Using the records below, output the stretch that opens with the line containing "r_derr_id: 8" and closes with the line containing "6_report: 64.3 / 0.512", exactly and including both lines, with nothing more.
Top of Source data
File: src/rtl/axicb_slv_switch_wr.sv
`default_nettype none
// ============================================================================
// Module   : axicb_slv_switch_wr
// Purpose  : Master-side AXI write switch: AW decode, W routing, B round-robin
// Revision : 1.0
// ============================================================================
module axicb_slv_switch_wr #(
    parameter int                    AXI_ADDR_W      = 16,
    parameter int                    AXI_ID_W        = 8,
    parameter int                    SLV_NB          = 4,
    parameter logic [AXI_ADDR_W-1:0] SLV0_START_ADDR = 'h0000,
    parameter logic [AXI_ADDR_W-1:0] SLV0_END_ADDR   = 'h0FFF,
    parameter logic [AXI_ADDR_W-1:0] SLV1_START_ADDR = 'h1000,
    parameter logic [AXI_ADDR_W-1:0] SLV1_END_ADDR   = 'h1FFF,
    parameter logic [AXI_ADDR_W-1:0] SLV2_START_ADDR = 'h2000,
    parameter logic [AXI_ADDR_W-1:0] SLV2_END_ADDR   = 'h2FFF,
    parameter logic [AXI_ADDR_W-1:0] SLV3_START_ADDR = 'h3000,
    parameter logic [AXI_ADDR_W-1:0] SLV3_END_ADDR   = 'h3FFF,
    parameter int                    WFIFO_DEPTH     = 8,
    parameter int                    MAX_OSTD        = 16,
    parameter int                    AWCH_W          = 32,
    parameter int                    WCH_W           = 8,
    parameter int                    BCH_W           = 10
) (
    input  logic                     aclk,
    input  logic                     aresetn,
    input  logic                     i_awvalid,
    output logic                     i_awready,
    input  logic [AWCH_W-1:0]        i_awch,
    input  logic                     i_wvalid,
    output logic                     i_wready,
    input  logic                     i_wlast,
    input  logic [WCH_W-1:0]         i_wch,
    output logic                     i_bvalid,
    input  logic                     i_bready,
    output logic [BCH_W-1:0]         i_bch,
    output logic [SLV_NB-1:0]        o_awvalid,
    input  logic [SLV_NB-1:0]        o_awready,
    output logic [AWCH_W-1:0]        o_awch,
    output logic [SLV_NB-1:0]        o_wvalid,
    input  logic [SLV_NB-1:0]        o_wready,
    output logic                     o_wlast,
    output logic [WCH_W-1:0]         o_wch,
    input  logic [SLV_NB-1:0]        o_bvalid,
    output logic [SLV_NB-1:0]        o_bready,
    input  logic [SLV_NB*BCH_W-1:0]  o_bch
);

    localparam int C_PTR_W  = $clog2(WFIFO_DEPTH);
    localparam int C_OSTD_W = $clog2(MAX_OSTD + 1);
    localparam int C_NREQ   = SLV_NB + 1;
    localparam int C_GNT_W  = $clog2(C_NREQ);
    localparam logic [C_PTR_W:0]      C_DEPTH    = (C_PTR_W + 1)'(WFIFO_DEPTH);
    localparam logic [C_OSTD_W-1:0]   C_MAX_OSTD = C_OSTD_W'(MAX_OSTD);
    localparam logic [C_GNT_W-1:0]    C_DERR_IDX = C_GNT_W'(SLV_NB);
    localparam logic [AXI_ADDR_W-1:0] C_START [4] = '{SLV0_START_ADDR, SLV1_START_ADDR,
                                                      SLV2_START_ADDR, SLV3_START_ADDR};
    localparam logic [AXI_ADDR_W-1:0] C_END   [4] = '{SLV0_END_ADDR, SLV1_END_ADDR,
                                                      SLV2_END_ADDR, SLV3_END_ADDR};

    logic [AXI_ADDR_W-1:0] w_addr;
    logic [SLV_NB-1:0]     w_sel;
    logic                  w_hit;
    logic                  w_stall;
    logic                  w_aw_hs;
    logic                  w_full;
    logic                  w_empty;
    logic [SLV_NB:0]       w_head;
    logic                  w_head_err;
    logic [SLV_NB-1:0]     w_head_sel;
    logic                  w_w_hs;
    logic                  w_pop;
    logic [C_NREQ-1:0]     w_breq;
    logic [C_GNT_W-1:0]    w_rr_gnt;
    logic                  w_rr_hit;
    logic [C_GNT_W-1:0]    w_gnt;
    logic                  w_bvalid;
    logic [BCH_W-1:0]      w_bch;
    logic [SLV_NB-1:0]     w_bready;
    logic                  w_b_hs;

    logic [SLV_NB:0]       r_fifo [WFIFO_DEPTH];
    logic [C_PTR_W-1:0]    r_wptr;
    logic [C_PTR_W-1:0]    r_rptr;
    logic [C_PTR_W:0]      r_cnt;
    logic [C_OSTD_W-1:0]   r_ostd;
    logic                  r_derr_full;
    logic                  r_derr_rdy;
    logic [AXI_ID_W-1:0]   r_derr_id;
    logic [C_GNT_W-1:0]    r_ptr;
    logic [C_GNT_W-1:0]    r_gnt;
    logic                  r_lock;

    // Lowest-index window wins when windows overlap
    assign w_addr = i_awch[AXI_ID_W +: AXI_ADDR_W];
    always_comb begin
        w_sel = '0;
        w_hit = 1'b0;
        for (int i = 0; i < SLV_NB; i++) begin
            if (!w_hit && (w_addr >= C_START[i]) && (w_addr <= C_END[i])) begin
                w_sel[i] = 1'b1;
                w_hit    = 1'b1;
            end
        end
    end

    assign w_full    = (r_cnt == C_DEPTH);
    assign w_empty   = (r_cnt == '0);
    assign w_stall   = w_full | (r_ostd == C_MAX_OSTD);
    assign o_awvalid = {SLV_NB{i_awvalid & ~w_stall & w_hit}} & w_sel;
    assign i_awready = w_hit ? ((|(o_awready & w_sel)) & ~w_stall)
                             : (~w_stall & ~r_derr_full);
    assign w_aw_hs   = i_awvalid & i_awready;
    assign o_awch    = i_awch;

    // Head of the grant FIFO steers W; error bursts are swallowed locally
    assign w_head     = r_fifo[r_rptr];
    assign w_head_err = w_head[SLV_NB];
    assign w_head_sel = w_head[SLV_NB-1:0];
    assign o_wvalid   = {SLV_NB{i_wvalid & ~w_empty & ~w_head_err}} & w_head_sel;
    assign i_wready   = ~w_empty & (w_head_err | (|(o_wready & w_head_sel)));
    assign w_w_hs     = i_wvalid & i_wready;
    assign w_pop      = w_w_hs & i_wlast;
    assign o_wlast    = i_wlast;
    assign o_wch      = i_wch;

    always_ff @(posedge aclk) begin
        if (w_aw_hs) begin
            r_fifo[r_wptr] <= {~w_hit, w_sel};
        end
    end

    assign w_breq = {r_derr_full & r_derr_rdy, o_bvalid};

    // Round-robin: first scan from the pointer upward, then wrap to the low indices
    always_comb begin
        w_rr_gnt = r_ptr;
        w_rr_hit = 1'b0;
        for (int j = 0; j < C_NREQ; j++) begin
            if (!w_rr_hit && (C_GNT_W'(j) >= r_ptr) && w_breq[j]) begin
                w_rr_gnt = C_GNT_W'(j);
                w_rr_hit = 1'b1;
            end
        end
        for (int j = 0; j < C_NREQ; j++) begin
            if (!w_rr_hit && w_breq[j]) begin
                w_rr_gnt = C_GNT_W'(j);
                w_rr_hit = 1'b1;
            end
        end
    end

    assign w_gnt = r_lock ? r_gnt : w_rr_gnt;

    always_comb begin
        w_bvalid = 1'b0;
        w_bch    = '0;
        w_bready = '0;
        for (int j = 0; j < SLV_NB; j++) begin
            if (w_gnt == C_GNT_W'(j)) begin
                w_bvalid    = o_bvalid[j];
                w_bch       = o_bch[j*BCH_W +: BCH_W];
                w_bready[j] = i_bready;
            end
        end
        if (w_gnt == C_DERR_IDX) begin
            w_bvalid = r_derr_full & r_derr_rdy;
            w_bch    = {2'b11, r_derr_id};
        end
    end

    assign i_bvalid = w_bvalid;
    assign i_bch    = w_bch;
    assign o_bready = w_bready;
    assign w_b_hs   = w_bvalid & i_bready;

    always_ff @(posedge aclk or negedge aresetn) begin
        if (!aresetn) begin
            r_wptr      <= '0;
            r_rptr      <= '0;
            r_cnt       <= '0;
            r_ostd      <= '0;
            r_derr_full <= 1'b0;
            r_derr_rdy  <= 1'b0;
            r_derr_id   <= '0;
            r_ptr       <= '0;
            r_gnt       <= '0;
            r_lock      <= 1'b0;
        end else begin
            if (w_aw_hs) begin
                r_wptr <= r_wptr + 1'b1;
            end
            if (w_pop) begin
                r_rptr <= r_rptr + 1'b1;
            end
            case ({w_aw_hs, w_pop})
                2'b10:   r_cnt <= r_cnt + 1'b1;
                2'b01:   r_cnt <= r_cnt - 1'b1;
                default: r_cnt <= r_cnt;
            endcase

            case ({w_aw_hs, w_b_hs})
                2'b10:   r_ostd <= r_ostd + 1'b1;
                2'b01:   r_ostd <= (r_ostd != '0) ? r_ostd - 1'b1 : r_ostd;
                default: r_ostd <= r_ostd;
            endcase

            if (w_aw_hs && !w_hit) begin
                r_derr_full <= 1'b1;
                r_derr_id   <= i_awch[AXI_ID_W-1:0];
            end
            if (w_pop && w_head_err) begin
                r_derr_rdy <= 1'b1;
            end
            if (w_b_hs && (w_gnt == C_DERR_IDX)) begin
                r_derr_full <= 1'b0;
                r_derr_rdy  <= 1'b0;
            end

            // Hold the grant while a response is stalled so the payload stays stable
            if (w_b_hs) begin
                r_lock <= 1'b0;
                r_ptr  <= (w_gnt == C_DERR_IDX) ? '0 : w_gnt + 1'b1;
            end else if (w_bvalid) begin
                r_lock <= 1'b1;
                r_gnt  <= w_gnt;
            end
        end
    end

endmodule
`default_nettype wire

File: config.mk
export PLATFORM = sky130hd
export DESIGN_NAME = axicb_slv_switch_wr
export DESIGN_NICKNAME = d
export VERILOG_FILES = /design/src/rtl/axicb_slv_switch_wr.sv
export SDC_FILE = /design/constraint.sdc
export NUM_CORES = 1
export LEC_CHECK = 0
export ABC_AREA = 1
export BUFFER_PORTS_ARGS = -buffer_cell sky130_fd_sc_hd__buf_2
export CORE_ASPECT_RATIO = 0.6
export CORE_MARGIN = 3
export CORE_UTILIZATION = 54
export DETAILED_ROUTE_END_ITERATION = 7
export GPL_ROUTABILITY_DRIVEN = 1
export GPL_TIMING_DRIVEN = 0
export PLACE_DENSITY = 0.95
export REMOVE_ABC_BUFFERS = 1
export SLEW_MARGIN = 20
export SYNTH_ARGS = -nofsm -noshare
export SYNTH_HDL_FRONTEND = slang
export SYNTH_SLANG_ARGS = --single-unit
File: constraint.sdc
create_clock -name aclk -period 6.47 [get_ports aclk]
set_input_delay 1.294 -clock aclk [delete_from_list [all_inputs] [get_ports aclk]]
set_output_delay 1.294 -clock aclk [all_outputs]
set_load 0.01 [all_outputs]
# Word level (Yosys, flattened, before mapping)
# Memory sizes are Yosys's and may differ from the RTL's.
# Index checks and enable logic that the tools add are counted.
[totals] reg_bits=32 ramBits=40 word_cells=169 mem_count=1 in_bits=98
[classes] n_lt_le_gt_ge=13 add_sub_neg=7 mux=54 n_eq_ne=11 bitwise_logic=24 reduce_logical=49
[memory_table] memory="r_fifo" depth=8 word_bits=5 read_ports=1 rd_clocked_by_memory_dff=0 write_ports=1 line_no="82" rtl="logic [SLV_NB:0] r_fifo [WFIFO_DEPTH];"
[ops] operator="10-bit two-way mux" n=5
[ops] operator="3-bit two-way mux" n=12
[ops] operator="1-bit two-way mux" n=34
[ops] operator="16-bit by 14-bit greater-or-equal comparator with 1-bit output, second input constant" n=2
[ops] operator="16-bit by 14-bit <= comparator with 1-bit output, second input constant" n=2
[ops] operator="1-bit logical AND" n=24
[ops] operator="4-bit bitwise AND" n=4
[ops] operator="16-bit by 1-bit greater-or-equal comparator with 1-bit output, second input constant" n=1
[ops] operator="16-bit by 13-bit greater-or-equal comparator with 1-bit output, second input constant" n=1
[ops] operator="16-bit by 12-bit <= comparator with 1-bit output, second input constant" n=1
[ops] operator="16-bit by 13-bit <= comparator with 1-bit output, second input constant" n=1
[ops] operator="1-bit logical NOT" n=13
[ops] operator="1-bit bitwise AND" n=12
[ops] operator="5-bit case mux with 2 select lines" n=1
[ops] operator="2-bit nonzero test" n=5
[ops] operator="3-bit by 1-bit adder with 3-bit output, second input constant" n=3
[ops] operator="4-bit case mux with 2 select lines" n=1
[ops] operator="4-bit OR reduction" n=2
[ops] operator="3-bit by 2-bit equality test with 1-bit output, second input constant" n=2
[ops] operator="1-bit by 3-bit greater-or-equal comparator with 1-bit output, first input constant" n=2
[ops] operator="2-bit by 3-bit greater-or-equal comparator with 1-bit output, first input constant" n=2
[ops] operator="1-bit inverter" n=6
[ops] operator="5-bit by 1-bit adder with 5-bit output, second input constant" n=1
[ops] operator="5-bit equality test, second input constant" n=1
[ops] operator="other kinds (16)" n=20

# Longest topological paths before layout
# Gate-level depths: netlist of run 1.
[depth] depth_word=45 mapped_depth=34

# Worst setup path after synthesis of run 1
# OpenSTA, ideal clock, no wires.
[synth_timing] path_kind="input to output" start="input port o_bvalid[1]" end="output port i_bch[0]" arrival_ps=3356 t_required_ps=5176 setup_slack_ps=1820 stages=17 path_cell_list="inv_2 nand2_1 nand2_2 nand3_1 a21oi_2 nand3_1 nand2_1 nand2_1 nand2_1 nand2_2 nand2_4 inv_2 ha_1 nand3_1 clkbuf_1 clkbuf_1 a31oi_1"
[synth_between] elab_chain_len=36
[synth_lines] element="start, declared" line_no="44" rtl="input logic [SLV_NB-1:0] o_bvalid,"
[synth_lines] element="1-bit logical AND" line_no="140" rtl="if (!w_rr_hit && (C_GNT_W'(j) >= r_ptr) && w_breq[j]) begin"
[synth_lines] element="1-bit two-way mux" line_no="140"
[synth_lines] element="1-bit logical NOT" line_no="140"
[synth_lines] element="1-bit logical AND (2 in series)" line_no="140"
[synth_lines] element="1-bit two-way mux" line_no="140"
[synth_lines] element="1-bit logical NOT" line_no="140"
[synth_lines] element="1-bit logical AND (2 in series)" line_no="140"
[synth_lines] element="1-bit two-way mux" line_no="140"
[synth_lines] element="[... 16 more ...]"
[synth_lines] element="1-bit logical NOT" line_no="146" rtl="if (!w_rr_hit && w_breq[j]) begin"
[synth_lines] element="1-bit logical AND" line_no="146"
[synth_lines] element="3-bit two-way mux *" line_no="146"
[synth_lines] element="3-bit two-way mux *" line_no="153" rtl="assign w_gnt = r_lock ? r_gnt : w_rr_gnt;"
[synth_lines] element="net w_gnt[0]" line_no="76" rtl="logic [C_GNT_W-1:0] w_gnt;"
[synth_lines] element="3-bit logical NOT" line_no="160" rtl="if (w_gnt == C_GNT_W'(j)) begin"
[synth_lines] element="10-bit two-way mux (4 in series)" line_no="160"
[synth_lines] element="10-bit two-way mux *" line_no="166" rtl="if (w_gnt == C_DERR_IDX) begin"
[synth_lines] element="end, declared" line_no="36" rtl="output logic [BCH_W-1:0] i_bch,"
# Mark *: on every way through the listed nets, which the timed path passes. The rest lies on a longest branch.

# Final worst setup path of run 1
[layout_timing] start="input port o_bvalid[1]" end="output port i_bvalid"
[layout_between] elab_chain_len=36
[layout_lines] element="1-bit logical AND" line_no="140"
[layout_lines] element="1-bit two-way mux" line_no="140"
[layout_lines] element="1-bit logical NOT" line_no="140"
[layout_lines] element="1-bit logical AND (2 in series)" line_no="140"
[layout_lines] element="1-bit two-way mux" line_no="140"
[layout_lines] element="1-bit logical NOT" line_no="140"
[layout_lines] element="1-bit logical AND (2 in series)" line_no="140"
[layout_lines] element="1-bit two-way mux" line_no="140"
[layout_lines] element="[... 15 more ...]"
[layout_lines] element="1-bit two-way mux" line_no="146"
[layout_lines] element="1-bit logical NOT" line_no="146"
[layout_lines] element="1-bit logical AND" line_no="146"
[layout_lines] element="3-bit two-way mux" line_no="146"
[layout_lines] element="3-bit two-way mux" line_no="153"
[layout_lines] element="3-bit logical NOT" line_no="160"
[layout_lines] element="1-bit two-way mux (4 in series)" line_no="160"
[layout_lines] element="1-bit two-way mux *" line_no="166"
[layout_lines] element="end, declared" line_no="34" rtl="output logic i_bvalid,"
# Mark *: on every way between the ends. The rest lies on a longest branch, timed or not.

==> results.txt, run 1 <==
clock sink count - 72
DIE AREA - 9580 um2
setup TNS - 0 ns
Vias - 4268
core area - 8010 um2
DRC viols - 0
final critical-path required period - 5.69 ns
Avg Vias per Cell - 5.93
post-synthesis sequential area ratio - 44.1%
largest net degree at the start of global routing - 33
Crit path largest cell delay - 0.66 ns
vias in the first global route - 4006
routed length on met3 - 1940 um
H-tree levels - 3
# setup viols final - 0
Pins Over Slew Limit - 0
final hold vios - 0
YS warnings - 0
Bufs and invs on worst path - 4
fin cells - 720
DIE HEIGHT - 77.0 um
Final period util - 88.0%
row cnt - 25
Hold Crit Class - register to register
later-pin clock latency in the skew report - 0.33 ns
Clock Skews - 0.00924 ns
global-route wire length before repair - 21600 um
final net count - 718
status - finished, final reports clean
placed inst area - 4860 um2
initial antenna violation count - 0
clk slew on worst S/H paths - 0.06 ns
Crit Path Category - primary input to output pin
dpl ws - 0.944 ns
DP Cell Count - 704
Routed WL - 14000 um
CTS hold repair buffers - 0
buffers added on ports - 107
most numerous cell on the critical path - nand3_1
Final Cell Area - 5140 um2
cts repair resizes - 0
Max clock buf depth - 2
post-route ant nets - 0
cts bufs inserted - 9
Detailed Place HPWL - 10600 um
area leader, netlist - edfxtp_1
Worst path depth - 16
top post-synthesis cells by count - 96 x nand2_1, 73 x nor2_1, 56 x inv_1
Mapped Area - 4540 um2
Routability Congestion - 0.910
# IOs - 164
Worst slew margin - 33.8%
arrival time at the worst endpoint - 4.40 ns
uppermost layer routed - met5
Area Overhead vs Synth - 13.4%
fraction of registers with async set/reset - 44.4%
post-synth top area share - 26.5%
CP max-delay cell - nand3_1
critical path's top delay family - simple AND/OR/NAND/NOR gates
DR pass1 iterations - 6
RSZ-0062 raised after global routing - no
max_cap viols - 0
FF+latch count, synth - 72
Yosys cell types - 39
CP Cell Sequence - buf_2 -> inv_2 -> nand2_1 -> nand2_2 -> nand3_1 -> a21oi_2 -> nand2_1 -> nand3_1 -> nand3_1 -> a21oi_4 -> ha_1 -> nand3_1 -> inv_1 -> nand2_1 -> nand2_4 -> buf_2
CP endpoint kind - output pin
achievable clock frequency - 0.176 GHz
Post-synth EDFFs - 40
Req. time, crit path - 5.18 ns
CTS root buffer - clkbuf_16
Pwr Density - 565 nW/um2
Worst Tran Pin Value - 0.986 ns
Worst R2R Path Depth - 20
TritonCTS clock tree - done
worst hold path cell count - 1
initial core utilization - 56.7%
Avg Inst Size Synth - 8.37 um2
Die X - 124 um
GRT Util Overall - 29.5%
share of cells above drive strength 1 - 26.0%
DR iter-0 viols - 478
setup ws final - 0.778 ns
Overall Power - 2910 uW
Leak Pwr - 0.00249 uW
CP max FO - 22
leading register cell type out of synthesis - edfxtp_1
postcts setup bufs - 0
Max VDD drop - 0.353 mV
startpoint types - primary input
ant diodes - 0
met2 wire len - 5950 um
DRT met1 WL - 5750 um
count leader, synth - nand2_1
gr ovfl total - 0
Routed WL per cell - 19.5 um
Mapped Cells - 542
largest cells by area after synthesis - edfxtp_1 26%, dfrtp_1 18%, nand2_1 7.9%, buf_4 6.8%, nor2_1 6.0%
power by group:
group          internal (uW)  switching (uW)  leakage, uW
logic                    596            1110      0.00159
clock network            296             185     0.000142
registers                606             118     0.000752
cell usage in the layout (no fill, tap or decap), types with 2 or more instances in the layout:
cell type    n
o221ai_1     8
dfrtp_1     32
nand2_1     96
xnor2_1      2
o22ai_1     10
nand2_2      7
nor2_1      73
clkinv_4     2
nand3_1     28
o211ai_1     2
or2_2        2
ha_1        11
nand3_2      3
a31oi_1     10
fa_1         2
clkbuf_16    9
nand2_4      4
buf_2      107
mux2_2       8
o21ai_0     33
inv_2        7
nor3_1       3
clkinv_1     6
inv_1       56
nand4_1     11
nor4_1       2
a21oi_1     10
nor2_2       2
xor2_1       6
edfxtp_1    40
a21oi_2      2
o21ai_1      7
logic make-up after synthesis:
logic type               synth area share, %
AND/OR/NAND/NOR                         23.2
buffers and inverters                   13.3
XOR/XNOR                                1.90
AO/OA/AOI/OAI                           11.6
adder cells (fa/ha/maj)                 3.92
multiplexers                            1.99
flip-flops                              44.1
layout make-up:
class                           count  area, um2
Timing Repair Buffer              107        536
Inverter                           67        251
Clock inverter                      6       60.1
Multi-Input combinational cell    350       1930
Sequential cell                    72       2000
Tap cell                          108        135
Fill cell                         606       2860
Clock buffer                       10        229
routing by layer:
layer	global-route usage [%]	vias to the layer above
met5	6.42	-
met4	9.08	2
met3	13.8	44
met2	42.1	326
met1	39.3	1992
li1	-	1904
worst paths after layout:
check                             end         from  slack (ns)
min in group asynchronous  r_derr_rdy      aresetn        1.03
max                          i_bvalid  o_bvalid[1]        0.78
max reg2reg                 r_ostd[4]  r_derr_full        1.73
min                          r_cnt[0]     r_cnt[0]        0.51
max in group asynchronous   r_ostd[0]      aresetn        4.96
min reg2reg                  r_cnt[0]     r_cnt[0]        0.51
flip-flops by register name, indices dropped and copies added (netlist names), 3 cells and up:
signal / cells
r_ostd: 5
r_derr_id: 8
r_cnt: 4
r_fifo: 40
r_ptr: 3
r_gnt: 3
r_wptr: 3
r_rptr: 3
metrics by stage:
step / utilization (%) / hold slack [ns]
2_1_floorplan: - / 0.451
3_3_place_gp: 60.6 / 0.477
3_5_place_dp: 60.6 / 0.482
4_1_cts: 64.3 / 0.500
5_1_grt: 64.3 / 0.523
6_report: 64.3 / 0.512
(Power assumes the default switching activity.)
==> run 2: changes to the inputs <==
ABC_AREA = unset   (was 1)
==> run 2 against run 1 <==
Area after synthesis shrank 1.5%. Clock skew shrank 0.0044 ns. Largest cell class is now multi-input gates. Combinational power shrank 9%. Design area shrank 1.4%. Critical path depth grew 5. Total power shrank 3.4%. Worst hold slack lost 0.011 ns. Sequential power grew 6.5%. Critical path type is now primary input to register. Non-clock buffer count is the same. Largest power group unchanged. Register-to-register slack lost 0.47 ns. Utilization shrank 0.42 points. Highest routed layer unchanged.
Bottom of Source data
**Result of this task:**
r_derr_id: 8
r_cnt: 4
r_fifo: 40
r_ptr: 3
r_gnt: 3
r_wptr: 3
r_rptr: 3
metrics by stage:
step / utilization (%) / hold slack [ns]
2_1_floorplan: - / 0.451
3_3_place_gp: 60.6 / 0.477
3_5_place_dp: 60.6 / 0.482
4_1_cts: 64.3 / 0.500
5_1_grt: 64.3 / 0.523
6_report: 64.3 / 0.512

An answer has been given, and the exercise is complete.